▸ WHAT NEEDS TO BE DONE
For each entry that follows, write out an identical copy.

══ DATA ══

File: src/rtl/sync_fifo.sv
// Single-clock FIFO with registered flags, programmable thresholds
// and a selectable registered or first-word-fall-through read port.
module sync_fifo #(
  parameter int DSIZE       = 8,
  parameter int ASIZE       = 4,
  parameter int FALLTHROUGH = 0,
  parameter int AFULL_LVL   = (1 << ASIZE) - 1,
  parameter int AEMPTY_LVL  = 1
) (
  input  logic             clk,
  input  logic             srst,
  input  logic             winc,
  input  logic [DSIZE-1:0] wdata,
  output logic             wfull,
  output logic             awfull,
  output logic             werr,
  input  logic             rinc,
  output logic [DSIZE-1:0] rdata,
  output logic             rempty,
  output logic             arempty,
  output logic             rerr,
  output logic [ASIZE:0]   count
);

  localparam int DEPTH = 1 << ASIZE;
  localparam int AW    = ASIZE + 1;
  localparam logic [ASIZE:0] AF_LVL = AW'(AFULL_LVL);
  localparam logic [ASIZE:0] AE_LVL = AW'(AEMPTY_LVL);

  logic [DSIZE-1:0] mem [DEPTH];

  logic [ASIZE:0] wptr, rptr;
  logic [ASIZE:0] wptr_n, rptr_n;
  logic [ASIZE:0] rptr_inc, count_n;
  logic           wacc, racc;
  logic           wfull_n, rempty_n;

  // next-state pointers, occupancy and flags
  always_comb begin
    wacc     = winc & ~wfull;
    racc     = rinc & ~rempty;
    rptr_inc = rptr + AW'(1);
    wptr_n   = wptr + AW'(wacc);
    rptr_n   = racc ? rptr_inc : rptr;
    count_n  = count + AW'(wacc) - AW'(racc);
    wfull_n  = (wptr_n[ASIZE] != rptr_n[ASIZE]) &&
               (wptr_n[ASIZE-1:0] == rptr_n[ASIZE-1:0]);
    rempty_n = (wptr_n == rptr_n);
  end

  // storage array, not reset; reset drops a coincident write
  always_ff @(posedge clk) begin
    if (!srst && wacc)
      mem[wptr[ASIZE-1:0]] <= wdata;
  end

  // pointers, count, status flags and error pulses
  always_ff @(posedge clk) begin
    if (srst) begin
      wptr    <= '0;
      rptr    <= '0;
      count   <= '0;
      wfull   <= 1'b0;
      awfull  <= 1'b0;
      rempty  <= 1'b1;
      arempty <= 1'b1;
      werr    <= 1'b0;
      rerr    <= 1'b0;
    end else begin
      wptr    <= wptr_n;
      rptr    <= rptr_n;
      count   <= count_n;
      wfull   <= wfull_n;
      awfull  <= (count_n >= AF_LVL);
      rempty  <= rempty_n;
      arempty <= (count_n <= AE_LVL);
      werr    <= winc & wfull;
      rerr    <= rinc & rempty;
    end
  end

  // read data register: popped word, or presented head in fall-through
  always_ff @(posedge clk) begin
    if (srst) begin
      rdata <= '0;
    end else if (FALLTHROUGH == 0) begin
      if (racc)
        rdata <= mem[rptr[ASIZE-1:0]];
    end else begin
      if (racc) begin
        if (count > AW'(1))
          rdata <= mem[rptr_inc[ASIZE-1:0]];
        else if (wacc)
          rdata <= wdata;
      end else if (rempty && wacc) begin
        rdata <= wdata;
      end
    end
  end

endmodule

═══

▸ RESULT OF THIS EXERCISE
File: src/rtl/sync_fifo.sv
// Single-clock FIFO with registered flags, programmable thresholds
// and a selectable registered or first-word-fall-through read port.
module sync_fifo #(
  parameter int DSIZE       = 8,
  parameter int ASIZE       = 4,
  parameter int FALLTHROUGH = 0,
  parameter int AFULL_LVL   = (1 << ASIZE) - 1,
  parameter int AEMPTY_LVL  = 1
) (
  input  logic             clk,
  input  logic             srst,
  input  logic             winc,
  input  logic [DSIZE-1:0] wdata,
  output logic             wfull,
  output logic             awfull,
  output logic             werr,
  input  logic             rinc,
  output logic [DSIZE-1:0] rdata,
  output logic             rempty,
  output logic             arempty,
  output logic             rerr,
  output logic [ASIZE:0]   count
);

  localparam int DEPTH = 1 << ASIZE;
  localparam int AW    = ASIZE + 1;
  localparam logic [ASIZE:0] AF_LVL = AW'(AFULL_LVL);
  localparam logic [ASIZE:0] AE_LVL = AW'(AEMPTY_LVL);

  logic [DSIZE-1:0] mem [DEPTH];

  logic [ASIZE:0] wptr, rptr;
  logic [ASIZE:0] wptr_n, rptr_n;
  logic [ASIZE:0] rptr_inc, count_n;
  logic           wacc, racc;
  logic           wfull_n, rempty_n;

  // next-state pointers, occupancy and flags
  always_comb begin
    wacc     = winc & ~wfull;
    racc     = rinc & ~rempty;
    rptr_inc = rptr + AW'(1);
    wptr_n   = wptr + AW'(wacc);
    rptr_n   = racc ? rptr_inc : rptr;
    count_n  = count + AW'(wacc) - AW'(racc);
    wfull_n  = (wptr_n[ASIZE] != rptr_n[ASIZE]) &&
               (wptr_n[ASIZE-1:0] == rptr_n[ASIZE-1:0]);
    rempty_n = (wptr_n == rptr_n);
  end

  // storage array, not reset; reset drops a coincident write
  always_ff @(posedge clk) begin
    if (!srst && wacc)
      mem[wptr[ASIZE-1:0]] <= wdata;
  end

  // pointers, count, status flags and error pulses
  always_ff @(posedge clk) begin
    if (srst) begin
      wptr    <= '0;
      rptr    <= '0;
      count   <= '0;
      wfull   <= 1'b0;
      awfull  <= 1'b0;
      rempty  <= 1'b1;
      arempty <= 1'b1;
      werr    <= 1'b0;
      rerr    <= 1'b0;
    end else begin
      wptr    <= wptr_n;
      rptr    <= rptr_n;
      count   <= count_n;
      wfull   <= wfull_n;
      awfull  <= (count_n >= AF_LVL);
      rempty  <= rempty_n;
      arempty <= (count_n <= AE_LVL);
      werr    <= winc & wfull;
      rerr    <= rinc & rempty;
    end
  end

  // read data register: popped word, or presented head in fall-through
  always_ff @(posedge clk) begin
    if (srst) begin
      rdata <= '0;
    end else if (FALLTHROUGH == 0) begin
      if (racc)
        rdata <= mem[rptr[ASIZE-1:0]];
    end else begin
      if (racc) begin
        if (count > AW'(1))
          rdata <= mem[rptr_inc[ASIZE-1:0]];
        else if (wacc)
          rdata <= wdata;
      end else if (rempty && wacc) begin
        rdata <= wdata;
      end
    end
  end

endmodule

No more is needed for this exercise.